Estrategias de retiro, según Stanford | SapiensBox

Hay que pensar en nuestro futuro si no queremos que nos cargue la… desgracia.

Para muchos jóvenes, el retiro o jubilación se ve como algo lejano e improbable, por lo que muy pocos se ocupan de ese tema.

El fenómeno no es sólo mexicano, en el mundo entero, los bajos salarios y el costo de vida dificultan el ahorro; por eso, la Universidad de Stanford nos regala unos consejos prácticos para asegurar la vejez, cuando llegue…

El estudio, dirigido por Steve Vernon, del Instituto de longevidad y división de seguridad fiscal, analizó 292 estrategias de retiro. Los resultados parecen duros, pero nadie dijo que la vida sería fácil.

La primera estrategia cambia el concepto de retiro.

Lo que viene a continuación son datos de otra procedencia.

Background: an optimization exercise with open tools, aiming at small area, a short achievable clock period and few clock cycles. Do not read the settings as production practice. Function was checked by simulation only, so behaviour that the tests miss may differ from the original. Power figures rest on the tool's default switching activity, not on a simulated workload.

==> flow/design.v, too long to show whole: its modules and the start of the top module <==
// module mac_agen: 98 lines
// module mac_add: 26 lines
// module mac_form_o: 39 lines
// module mac_rsb: 13 lines
// module mac_seq_tile: 411 lines
// module mac_mul: 1148 lines
module mac_seq_tile (
    input  wire        clk,
    input  wire        rst,
    input  wire        start,
    input  wire        a_signed,
    input  wire        b_signed,
    input  wire [30:0] ag0_cfg,
    input  wire [30:0] ag1_cfg,
    output wire        busy,
    output reg         done,
    output wire [5:0]  i_addr,
    input  wire [31:0] i_rdata,
    output wire [7:0]  x_addr,
    output wire        x_we,
    output wire [15:0] x_wdata,
    input  wire [15:0] x_rdata,
    output wire [7:0]  y_addr,
    output wire        y_we,
    output wire [15:0] y_wdata,
    input  wire [15:0] y_rdata,
    output reg  [39:0] acc,
    output reg  [15:0] out,
    output reg  [3:0]  bx,
    output reg         ovf,
    output reg         fault,
    output reg  [1:0]  fault_code,
    output reg  [5:0]  pc
);
  // ...
==> flow/flow/run.sh <==
#!/bin/bash
# The standard layout (the standard flow's synthesis, floorplan, placement, CTS and routing),
# with repair_timing asked for 14 ns more setup slack than the clock period needs,
# so that the tools size the critical paths for speed. The design, its synthesis,
# clock and constraints are the standard flow's; each run's output goes to its own log.
set -euo pipefail
bash standard.sh synth > synth.log 2>&1
bash standard.sh SETUP_SLACK_MARGIN=14 TNS_END_PERCENT=20 finish > layout.log 2>&1
==> flow/standard.sh <==
#!/bin/bash
# synth_recipe.tcl (not shown) runs the flow's synth.tcl, then flattens the netlist and writes it again
# the make line also repeats each setting of config.mk as NAME=value (left out here)
make -C /OpenROAD-flow-scripts/flow DESIGN_CONFIG=/design/flow/config.mk WORK_HOME=/design/flow/orfs CLKGATE_MAP_FILE= SYNTH_SCRIPT=/design/flow/synth_recipe.tcl "${@:-finish}"
==> flow/config.mk <==
export PLATFORM = sky130hd
export DESIGN_NAME = mac_seq_tile
export DESIGN_NICKNAME = mac_seq_tile
export VERILOG_FILES = /design/flow/design.v
export SDC_FILE = /design/flow/constraint.sdc
export NUM_CORES = 4
export LEC_CHECK = 0
export CAP_MARGIN = 20
export CORE_MARGIN = 2
export CORE_UTILIZATION = 55
export PLACE_DENSITY = 0.72
export SLEW_MARGIN = 20
==> flow/constraint.sdc <==
create_clock -name core_clock -period 20.0 [get_ports {clk}]
set_input_delay 4.0000 -clock core_clock [delete_from_list [all_inputs] [get_ports {clk}]]
set_output_delay 4.0000 -clock core_clock [all_outputs]
set_load 0.01 [all_outputs]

Propone que después de la edad típica de retiro en cada país, los trabajadores pasen a una segunda fase laboral, en la que simplemente cambien su trabajo por un menos exigente y estresante y lo mantengan al menos unos 5 años o más.

Pese a que –idealmente– puedan tener una pequeña pensión, este nuevo sueldo ayudaría a completar sus gastos diarios y aminoraría su carga económica, en caso de que su sistema de ahorro o pensión no les sea suficiente.

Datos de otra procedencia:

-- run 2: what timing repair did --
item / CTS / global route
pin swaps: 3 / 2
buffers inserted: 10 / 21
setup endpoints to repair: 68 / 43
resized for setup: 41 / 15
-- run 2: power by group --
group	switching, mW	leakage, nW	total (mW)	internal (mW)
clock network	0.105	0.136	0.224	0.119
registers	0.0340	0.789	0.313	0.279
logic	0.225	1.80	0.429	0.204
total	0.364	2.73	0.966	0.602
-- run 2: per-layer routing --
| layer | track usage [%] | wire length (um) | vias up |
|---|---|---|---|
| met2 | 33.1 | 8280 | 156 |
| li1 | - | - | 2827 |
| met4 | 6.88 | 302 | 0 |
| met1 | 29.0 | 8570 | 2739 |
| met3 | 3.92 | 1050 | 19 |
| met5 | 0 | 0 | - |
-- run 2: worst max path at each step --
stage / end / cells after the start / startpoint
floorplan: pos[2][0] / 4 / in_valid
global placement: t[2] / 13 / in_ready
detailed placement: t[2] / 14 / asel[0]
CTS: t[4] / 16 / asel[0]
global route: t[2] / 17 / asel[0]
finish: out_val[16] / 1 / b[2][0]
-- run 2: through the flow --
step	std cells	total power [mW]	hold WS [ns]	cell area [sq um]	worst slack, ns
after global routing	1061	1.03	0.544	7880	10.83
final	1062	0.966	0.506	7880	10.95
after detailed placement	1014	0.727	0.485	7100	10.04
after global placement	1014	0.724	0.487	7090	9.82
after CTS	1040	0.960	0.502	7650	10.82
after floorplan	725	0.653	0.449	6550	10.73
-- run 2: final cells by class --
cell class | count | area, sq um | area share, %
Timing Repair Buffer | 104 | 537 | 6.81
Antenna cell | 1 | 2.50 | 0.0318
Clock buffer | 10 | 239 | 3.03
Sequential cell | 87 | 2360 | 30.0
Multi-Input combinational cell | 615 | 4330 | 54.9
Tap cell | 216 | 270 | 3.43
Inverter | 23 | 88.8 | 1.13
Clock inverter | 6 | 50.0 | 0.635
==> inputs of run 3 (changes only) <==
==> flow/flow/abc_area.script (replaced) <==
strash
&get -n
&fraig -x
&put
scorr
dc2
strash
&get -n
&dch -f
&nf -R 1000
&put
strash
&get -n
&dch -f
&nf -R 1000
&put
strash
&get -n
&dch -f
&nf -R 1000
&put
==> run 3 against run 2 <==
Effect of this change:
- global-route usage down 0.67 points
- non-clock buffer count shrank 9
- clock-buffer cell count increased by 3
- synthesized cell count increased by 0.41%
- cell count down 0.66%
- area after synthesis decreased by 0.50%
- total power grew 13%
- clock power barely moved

¿Por qué debería funcionar?

El investigador afirma que el ampliar la edad de retiro con un trabajo menos estresante evitaría problemas de depresión y hacinamiento, que es regularmente lo que los adultos de mas de 70 años viven, una vez jubilados.

La segunda forma segura de inversión es hacer uso de los fondos de inversión a muy, muy largo plazo, ya que sólo así se podrá garantizar algún ahorro real.

La investigación revela que invertir 1% de nuestro dinero por año durante 10 años, y con plazos de 20 o 30 años, es una forma inteligente de ganar dinero y ahorrar para el futuro.

Se recomienda que al terminar estos plazos se meta el dinero en una cuenta de ahorro que dividirás hasta que ya estés jubilado. Y en ese momento deberás decidir conscientemente en cuántos cheques mensuales querrás recibir este dinero.

¿Por qué debería funcionar?

Aunque no tenemos la vida comprada, sí hay formas de especular cual será nuestra edad al momento de morir. Así que con ello podemos decidir cuantos cheques necesitaremos recibir, 50, 100 o más, ya será tu decisión.

En resumen, la clave para asegurar una vida digna cuando llegue la vejez, según Stanford, es crear riqueza cuando aún eres joven y no detenerte, mientras puedas trabajar.

Aunque estas formas de ahorro o contención de la crisis jubilatoria no son viables para muchos, no tiene nada de malo intentar analizar más opciones para pelear por una vida más digna ya que sin ingresos extras, será muy difícil.